Judge rules against Illinois in Medicaid payment case

CHICAGO – Illinois violated consent decrees by allowing $2 billion in Medicaid bills to pile up, a federal judge ruled Wednesday.

The decision stopped short of ordering the state to immediately prioritize the payments over “core” obligations like debt service and pension contributions, but it poses another strain that could force the state to reshuffle how it doles out its sparse cash in the absence of a budget.

The decision from Judge Joan Lefkow of the U.S. District Court for the Northern District of Illinois’ Eastern Division gives the state some breathing room by allowing time to reach a negotiated agreement.

Illinois State Comptroller Susana Mendoza

“The parties are directed to continue to negotiate to achieve substantial compliance with the consent decrees in these cases,” said the order released late Wednesday. “If they cannot reach a negotiated solution, either party may make an appropriate motion, to be noticed for presentment on June 20, 2017, at 10:00 a.m.”

The “solution” stands to influence investor sentiments over the state’s ability to meet its obligations, may prompt other stakeholders starved for payment to seek court help, and could threaten the state’s already freshly downgraded credit due to the two-year-old budget impasse.

The state has been operating without a budget since July 2015, piling up more than $14 billion in past-due obligations in the process.

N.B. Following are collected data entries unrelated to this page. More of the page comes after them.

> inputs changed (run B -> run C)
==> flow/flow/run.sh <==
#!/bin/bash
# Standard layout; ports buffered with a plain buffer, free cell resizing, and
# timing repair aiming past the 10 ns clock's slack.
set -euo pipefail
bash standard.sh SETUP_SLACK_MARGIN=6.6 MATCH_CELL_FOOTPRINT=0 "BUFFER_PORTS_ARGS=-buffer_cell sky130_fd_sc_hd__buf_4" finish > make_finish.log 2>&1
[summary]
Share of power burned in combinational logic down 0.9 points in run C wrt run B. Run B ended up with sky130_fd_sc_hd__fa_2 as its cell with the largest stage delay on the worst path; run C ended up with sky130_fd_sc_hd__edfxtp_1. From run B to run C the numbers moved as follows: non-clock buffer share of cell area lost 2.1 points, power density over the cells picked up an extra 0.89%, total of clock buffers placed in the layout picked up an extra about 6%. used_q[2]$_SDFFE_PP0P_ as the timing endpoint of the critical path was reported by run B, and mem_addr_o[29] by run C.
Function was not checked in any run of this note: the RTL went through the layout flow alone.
Background: an optimization exercise with open tools, aiming at small area, a short achievable clock period and few clock cycles. Do not read the settings as production practice.
The RTL was checked by simulation tests, not by an equivalence proof against the original design.
Power and IR drop assume default switching activity.

**design/flow/design.v**
```verilog
package ldcr_pkg;
    localparam int COL_W  = 10;
    localparam int ROW_W  = 10;
    localparam int PIX_W  = 8;
    localparam int CNT_W  = 20;
    localparam int SUM_W  = 30;
    localparam int LEFT_W = 10;
    localparam int CROP_W = 11;
    localparam int COEF_W = 32;
endpackage
import ldcr_pkg::*;
module ldcr_pix (
    input  logic              i_clk,
    input  logic              i_rst_n,
    input  logic              i_vld,
    input  logic              i_last,
    input  logic [47:0]       i_data,
    input  logic [LEFT_W-1:0] i_left,
    input  logic [CROP_W-1:0] i_width,
    input  logic [CROP_W-1:0] i_rows,
    output logic              o_hit,
    output logic              o_last,
    output logic [COL_W-1:0]  o_col,
    output logic [ROW_W-1:0]  o_row,
    output logic              o_l2
);
    localparam logic [511:0] TAB_KL = 512'h002aaaeaa9aaaaeaa5a9aaaa95a9aaaa95a5a9aa5595a9aa5595a5a95555a5a9555595a5545555a5545555955054559550545550000000000000000000000000;
    function automatic logic [1:0] tab_kl(input logic [7:0] k);
        tab_kl = TAB_KL[k * 2 +: 2];
    endfunction
    localparam logic [4095:0] TAB_L = 4096'h0505050505050505050505050505050404040404040404040404040404040404040404040404040404040404040404040404040404040404040404040404040404040404040404040404040303030303030303030303030303030303030303030303030303030303030303030303030303030303030303030303030303030303030303030303030202020202020202020202020202020202020202020202020202020202020202020202020202020202020202020202020202020202020202020202020101010101010101010101010101010101010101010101010101010101010101010101010101010101010101010101010101010101010101010101ffff0505050505050505050505050505050504040404040404040404040404040404040404040404040404040404040404040404040404040404040404040404040404040404040404040404040303030303030303030303030303030303030303030303030303030303030303030303030303030303030303030303030303030303030303030303030302020202020202020202020202020202020202020202020202020202020202020202020202020202020202020202020202020202020202020202020201010101010101010101010101010101010101010101010101010101010101010101010101010101010101010101010101010101010101010101ffff;
    function automatic logic [7:0] tab_l(input logic [8:0] k);
        tab_l = TAB_L[k * 8 +: 8];
    endfunction
    localparam logic [1535:0] TAB_KH = 1536'h9249248e38e39238e38e38e38e38e36e38db6db6db6db6db6db6db6da6da69a69a69a69a69a69a4924924924924924924924914514514514514514514514492492492492492492492482082082082082082082082000000000000000000000009249248e38e49238e38e38e38e38e36e38db6db6db6db6db6db6db6da6da69a69a69a69a69a69a492492492492492492492492451451451451451451451449249249249249249249249208208208208208208208200000000000000000000000;
    function automatic logic [2:0] tab_kh(input logic [8:0] k);
        tab_kh = TAB_KH[k * 3 +: 3];
    endfunction
    logic [COL_W-1:0] col;
    logic [ROW_W-1:0] row;
    logic [PIX_W-1:0] blu, grn, red;
    logic             in_win, gt, rmax, rok, sat_hi, pre_ok;
    logic [2:0]       mlim;
    logic [PIX_W:0]   gb, bg, rb, rg;
    logic [PIX_W-1:0] d, a;
    always_comb begin
        col    = i_data[9:0];
        row    = i_data[19:10];
        blu    = i_data[27:20];
        grn    = i_data[35:28];
        red    = i_data[43:36];
        in_win = (col >= i_left)
              && ({2'b0, col} < ({2'b0, i_left} + {1'b0, i_width}))
              && ({1'b0, row} < i_rows);
        gb     = {1'b0, grn} - {1'b0, blu};
        bg     = {1'b0, blu} - {1'b0, grn};
        rb     = {1'b0, red} - {1'b0, blu};
        rg     = {1'b0, red} - {1'b0, grn};
        gt     = bg[PIX_W];
        rmax   = !rb[PIX_W] && !rg[PIX_W];
        rok    = (red >= 8'd50) && (red <= 8'd250);
        d      = gt ? rb[PIX_W-1:0] : rg[PIX_W-1:0];
        a      = gt ? gb[PIX_W-1:0] : bg[PIX_W-1:0];
        if (red < 8'd57)        mlim = 3'd1;
        else if (red < 8'd114)  mlim = 3'd2;
        else if (red < 8'd170)  mlim = 3'd3;
        else if (red < 8'd226)  mlim = 3'd4;
        else if (red == 8'd226) mlim = 3'd5;
        else if (red == 8'd227) mlim = 3'd4;
        else                    mlim = 3'd5;
        sat_hi = gt ? (blu >= {5'b0, mlim}) : (grn >= {5'b0, mlim});
        pre_ok = i_vld && in_win && rmax && rok && sat_hi;
    end
    logic             r_p, r_gt, r_l;
    logic [PIX_W-1:0] r_d, r_a;
    logic [5:0]       r_dl;
    logic [COL_W-1:0] r_c;
    logic [ROW_W-1:0] r_r;
    always_ff @(posedge i_clk) begin
        if (!i_rst_n) begin
            r_p <= 1'b0;
            r_l <= 1'b0;
        end else begin
            r_p <= pre_ok;
            r_l <= i_vld && i_last;
        end
    end
    always_ff @(posedge i_clk) begin
        r_gt <= gt;
        r_d  <= d;
        r_a  <= a;
        r_dl <= 6'(red[7:2] - {2'b0, red[7:4]}) + {4'b0, tab_kl(red)};
        r_c  <= col;
        r_r  <= row;
    end
    logic             red_ok, r_h3, r_l3;
    logic [COL_W-1:0] r_c3;
    logic [ROW_W-1:0] r_r3;
    always_comb begin
        red_ok = (r_d >= {2'b0, r_dl})
              && (r_a >= tab_l({r_gt, r_d}))
              && ({1'b0, r_a} <= {2'b0, r_d[7:1]} + {6'b0, tab_kh({r_gt, r_d})});
    end
    always_ff @(posedge i_clk) begin
        if (!i_rst_n) begin
            r_h3 <= 1'b0;
            r_l3 <= 1'b0;
        end else begin
            r_h3 <= r_p && red_ok;
            r_l3 <= r_l;
        end
    end
    always_ff @(posedge i_clk) begin
        r_c3 <= r_c;
        r_r3 <= r_r;
    end
    assign o_hit  = r_h3;
    assign o_last = r_l3;
    assign o_col  = r_c3;
    assign o_row  = r_r3;
    assign o_l2   = r_l;
endmodule
import ldcr_pkg::*;
module ldcr_div (
    input  logic [33:0] i_a,
    input  logic [33:0] i_b,
    input  logic        i_ci,
    output logic [33:0] o_s
);
    logic [34:0] t;
    always_comb begin
        t   = {i_a, 1'b1} + {i_b, i_ci};
        o_s = t[34:1];
    end
endmodule
import ldcr_pkg::*;
module ldcr_ctrl (
    input  logic i_clk,
    input  logic i_rst_n,
    input  logic i_s_tvalid,
    input  logic i_s_tlast,
    input  logic i_l1,      
    input  logic i_l2,      
    input  logic i_l3,      
    input  logic i_pend,
    input  logic i_free,
    input  logic i_snap,
    output logic o_s_tready
);
    logic       r_rdy, acc_last;
    logic [2:0] n_next;
    always_comb begin
        acc_last = i_s_tvalid && r_rdy && i_s_tlast;
        n_next   = 3'(acc_last) + 3'(i_l1) + 3'(i_l2)
                 + 3'(i_l3 && !i_snap) + 3'(i_pend && !i_snap);
    end
    always_ff @(posedge i_clk) begin
        if (!i_rst_n) begin
            r_rdy <= 1'b1;
        end else begin
            r_rdy <= (n_next == 3'd0) || ((n_next == 3'd1) && i_free && !i_snap);
        end
    end
    assign o_s_tready = r_rdy;
endmodule
import ldcr_pkg::*;
module ldcr_dp (
    input  logic              i_clk,
    input  logic              i_rst_n,
    input  logic              i_hit,
    input  logic              i_last,
    input  logic [COL_W-1:0]  i_col,
    input  logic [ROW_W-1:0]  i_row,
    input  logic [COEF_W-1:0] i_off,
    input  logic [COEF_W-1:0] i_slope,
    input  logic [COEF_W-1:0] i_shift,
    input  logic              i_m_tready,
    output logic              o_free,
    output logic              o_snap,
    output logic              o_pend,
    output logic              o_done,
    output logic              o_m_tvalid,
    output logic [55:0]       o_m_tdata,
    output logic [1:0]        o_m_tuser
);
    logic [CNT_W-1:0] r_cnt, cnt_b;
    logic [SUM_W-1:0] r_csum, r_rsum, csum_b, rsum_b;
    logic             r_pend, r_done, add, snap, free;
    logic             r_idle, r_rdiv, r_cmov, r_cdiv, r_minit, r_dabs, r_mul, r_neg1, r_neg2, r_div, r_fin;
    logic             r_dsel;       
    logic             r_ovld;
    logic             r_snap, snap_n, pend_n, idle_n, ovld_n, nonzero;
    always_comb begin
        free    = r_idle && !r_ovld;
        snap    = r_snap;
        nonzero = r_cnt != '0;
        pend_n  = (r_pend || r_done) && !snap;
        idle_n  = (r_idle && !(snap && nonzero)) || r_fin;
        ovld_n  = (r_ovld && !i_m_tready) || (snap && !nonzero) || r_fin;
        snap_n  = (i_last || pend_n) && idle_n && !ovld_n;
        cnt_b   = snap ? '0 : r_cnt;
        csum_b  = snap ? '0 : r_csum;
        rsum_b  = snap ? '0 : r_rsum;
        add     = i_hit && (cnt_b != '1);
    end
    always_ff @(posedge i_clk) begin
        if (!i_rst_n) begin
            r_cnt  <= '0;
            r_csum <= '0;
            r_rsum <= '0;
        end else begin
            r_cnt  <= cnt_b + CNT_W'(add);
            r_csum <= csum_b + (add ? SUM_W'(i_col) : '0);
            r_rsum <= rsum_b + (add ? SUM_W'(i_row) : '0);
        end
    end
    always_ff @(posedge i_clk) begin
        if (!i_rst_n) begin
            r_done <= 1'b0;
            r_pend <= 1'b0;
            r_snap <= 1'b0;
        end else begin
            r_done <= i_last;
            r_pend <= pend_n;
            r_snap <= snap_n;
        end
    end
    logic [33:0]      r_r;
    logic [31:0]      r_q, r_d;
    logic [ROW_W-1:0] r_cr;
    logic [4:0]       r_n;
    logic             r_dneg, r_dz, r_neg, r_c, r_ofound, r_ook;
    logic [COL_W-1:0] r_cc;
    logic             last_n, rdiv_n, cdiv_n, div_n;
    logic [33:0] a, b, s;
    logic        ci, qb;
    always_comb begin
        a = ({34{r_dsel}}         & {r_r[32:0], r_q[31]})
          | ({34{r_mul}}          & r_r)
          | ({34{r_neg2}}         & ~r_r)
          | ({34{r_neg1}}         & ~{2'b0, r_q})
          | ({34{r_fin}}          & {2'b0, r_q})
          | ({34{r_minit}}        & {{2{i_shift[31]}}, i_shift});
        b = ({34{r_dsel | r_dabs}}         & ({2'b0, r_d} ^ {34{!r_r[33] | r_dabs}}))
          | ({34{r_mul & r_q[0]}}          & {{2{i_slope[31]}}, i_slope})
          | ({34{r_minit}}                 & {8'b0, r_cr, 16'b0});
        ci = (r_dsel & !r_r[33]) | r_dabs | r_neg1
           | (r_neg2 & r_c) | (r_fin & r_neg);
        qb = !s[33];
        last_n  = ((r_rdiv || r_cdiv) && r_n == 5'd9) || (r_mul && r_n == 5'd15)
               || (r_div && r_n == 5'd31);
        rdiv_n  = (r_idle && snap && nonzero) || (r_rdiv && !last_n);
        cdiv_n  = r_cmov || (r_cdiv && !last_n);
        div_n   = (r_neg1 && !r_r[33]) || r_neg2 || (r_div && !last_n);
    end
    always_ff @(posedge i_clk) begin
        if (!i_rst_n) begin
            r_idle  <= 1'b1;
            r_rdiv  <= 1'b0;
            r_cmov  <= 1'b0;
            r_cdiv  <= 1'b0;
            r_dsel  <= 1'b0;
            r_minit <= 1'b0;
            r_dabs  <= 1'b0;
            r_mul   <= 1'b0;
            r_neg1  <= 1'b0;
            r_neg2  <= 1'b0;
            r_div   <= 1'b0;
            r_fin   <= 1'b0;
            r_ovld  <= 1'b0;
        end else begin
            r_idle  <= idle_n;
            r_rdiv  <= rdiv_n;
            r_cmov  <= r_rdiv && last_n;
            r_cdiv  <= cdiv_n;
            r_dsel  <= rdiv_n || cdiv_n || div_n;
            r_minit <= r_cdiv && last_n;
            r_dabs  <= r_minit;
            r_mul   <= r_dabs || (r_mul && !last_n);
            r_neg1  <= r_mul && last_n;
            r_neg2  <= r_neg1 && r_r[33];
            r_div   <= div_n;
            r_fin   <= r_div && last_n;
            r_ovld  <= ovld_n;
        end
    end
    always_ff @(posedge i_clk) begin
        if (!i_rst_n || snap) begin
            r_n <= '0;
        end else if (r_rdiv || r_cdiv || r_mul || r_div) begin
            r_n <= last_n ? 5'd0 : r_n + 1'b1;
        end
    end
    always_ff @(posedge i_clk) begin
        if (snap) begin
            r_d      <= {12'b0, r_cnt};
            r_r      <= {14'b0, r_rsum[SUM_W-1:COL_W]};
            r_q      <= {r_rsum[COL_W-1:0], r_csum[SUM_W-1:8]};
            r_cc     <= r_csum[COL_W-1:0];
            r_cr     <= '0;
            r_ofound <= nonzero;
            r_ook    <= 1'b0;
        end
        if (r_dsel) begin
            r_r <= s;
            r_q <= {r_q[30:0], qb ^ (r_div & r_neg)};
        end
        if (r_cmov) begin
            r_cr <= r_q[9:0];
            r_r  <= {14'b0, r_q[31:12]};
            r_q  <= {r_q[11:10], r_cc[7:0], 22'b0};
        end
        if (r_minit) begin
            r_cc   <= r_q[9:0];
            r_r    <= {{2{i_off[31]}}, i_off};
            r_q    <= {22'b0, r_cr};
            r_d    <= s[31:0];
            r_dneg <= s[33];
        end
        if (r_dabs) begin
            r_dz <= ({r_dneg, r_d} == '0);
            if (r_dneg) r_d <= s[31:0];
        end
        if (r_mul) begin
            r_r <= {s[33], s[33:1]};
            r_q <= {s[0], r_q[31:1]};
        end
        if (r_neg1) begin
            r_neg <= r_r[33] ^ r_dneg;
            if (r_r[33]) begin
                r_q <= s[31:0];
                r_c <= !s[32];
            end
        end
        if (r_neg2) begin
            r_r <= s;
        end
        if (r_fin) begin
            if (r_dz)         r_r <= '0;
            else if (r_q[31] ^ r_neg) r_r <= {2'b0, r_neg ? 32'h8000_0000 : 32'h7FFF_FFFF};
            else              r_r <= {2'b0, s[31:0]};
            r_ook <= !r_dz;
        end
    end
    ldcr_div u_add (
        .i_a  (a),
        .i_b  (b),
        .i_ci (ci),
        .o_s  (s)
    );
    assign o_free     = free;
    assign o_snap     = snap;
    assign o_pend     = r_pend;
    assign o_done     = r_done;
    assign o_m_tvalid = r_ovld;
    assign o_m_tdata  = {4'b0, r_r[31:0], r_cr, r_cc};
    assign o_m_tuser  = {r_ook, r_ofound};
endmodule
import ldcr_pkg::*;
module laser_dot_centroid_ranger (
    input  logic                 i_clk,
    input  logic                 i_rst_n,
    input  logic                 s_axis_tvalid,
    output logic                 s_axis_tready,
    input  logic [47:0]          s_axis_tdata,
    input  logic                 s_axis_tlast,
    output logic                 m_axis_tvalid,
    input  logic                 m_axis_tready,
    output logic [55:0]          m_axis_tdata,
    output logic [1:0]           m_axis_tuser,
    input  logic                 i_cfg_we,
    input  logic [2:0]           i_cfg_idx,
    input  logic [COEF_W-1:0]    i_cfg_data
);
    logic [LEFT_W-1:0] r_left;
    logic [CROP_W-1:0] r_width, r_rows;
    logic [COEF_W-1:0] r_off, r_slope, r_shift;
    always_ff @(posedge i_clk) begin
        if (!i_rst_n) begin
            r_left  <= LEFT_W'(224);
            r_width <= CROP_W'(192);
            r_rows  <= CROP_W'(479);
            r_off   <= '0;
            r_slope <= '0;
            r_shift <= '0;
        end else if (i_cfg_we) begin
            case (i_cfg_idx)
                3'd0: r_left  <= i_cfg_data[LEFT_W-1:0];
                3'd1: r_width <= i_cfg_data[CROP_W-1:0];
                3'd2: r_rows  <= i_cfg_data[CROP_W-1:0];
                3'd3: r_off   <= i_cfg_data;
                3'd4: r_slope <= i_cfg_data;
                3'd5: r_shift <= i_cfg_data;
                default: ;
            endcase
        end
    end
    logic             pix_acc, hit, last2, last3, free, snap, pend, done;
    logic [COL_W-1:0] col;
    logic [ROW_W-1:0] row;
    assign pix_acc = s_axis_tvalid && s_axis_tready;
    ldcr_ctrl u_ctrl (
        .i_clk      (i_clk),
        .i_rst_n    (i_rst_n),
        .i_s_tvalid (s_axis_tvalid),
        .i_s_tlast  (s_axis_tlast),
        .i_l1       (last2),
        .i_l2       (last3),
        .i_l3       (done),
        .i_pend     (pend),
        .i_free     (free),
        .i_snap     (snap),
        .o_s_tready (s_axis_tready)
    );
    ldcr_pix u_pix (
        .i_clk   (i_clk),
        .i_rst_n (i_rst_n),
        .i_vld   (pix_acc),
        .i_last  (s_axis_tlast),
        .i_data  (s_axis_tdata),
        .i_left  (r_left),
        .i_width (r_width),
        .i_rows  (r_rows),
        .o_hit   (hit),
        .o_last  (last3),
        .o_col   (col),
        .o_row   (row),
        .o_l2    (last2)
    );
    ldcr_dp u_dp (
        .i_clk      (i_clk),
        .i_rst_n    (i_rst_n),
        .i_hit      (hit),
        .i_last     (last3),
        .i_col      (col),
        .i_row      (row),
        .i_off      (r_off),
        .i_slope    (r_slope),
        .i_shift    (r_shift),
        .i_m_tready (m_axis_tready),
        .o_free     (free),
        .o_snap     (snap),
        .o_pend     (pend),
        .o_done     (done),
        .o_m_tvalid (m_axis_tvalid),
        .o_m_tdata  (m_axis_tdata),
        .o_m_tuser  (m_axis_tuser)
    );
endmodule
```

Moody’s Investors Service and S&P Global Ratings downgraded the state to the lowest investment grade level of Baa3/BBB-minus last week. Moody’s cited court orders adding to the list of priority payments as a factor that could lead to another hit.

After Wednesday's ruling, Moody’s lead Illinois analyst Ted Hampton said the court action “does not amount to any kind of mandate for the state to pay.”

S&P made clear a drop to junk likely looms absent a budget agreement by the start of the fiscal year July 1.

Fitch Ratings has said it views the beginning of the new fiscal year as a key marker for a downgrade of the state’s BBB rating.

The latest court action stems from consent decrees reached years ago and reinforced in 2015. They require the state to pay Medicaid providers in a timely and expedited fashion to ensure that patients are not deprived of care regardless of whether there’s a budget appropriation in place.

The recipients recently returned to court arguing that the state’s prioritization of some obligations over Medicaid providers and managed care organizations, or MCOs, violated the prior orders and were jeopardizing medical services due to the length and size of payment delays.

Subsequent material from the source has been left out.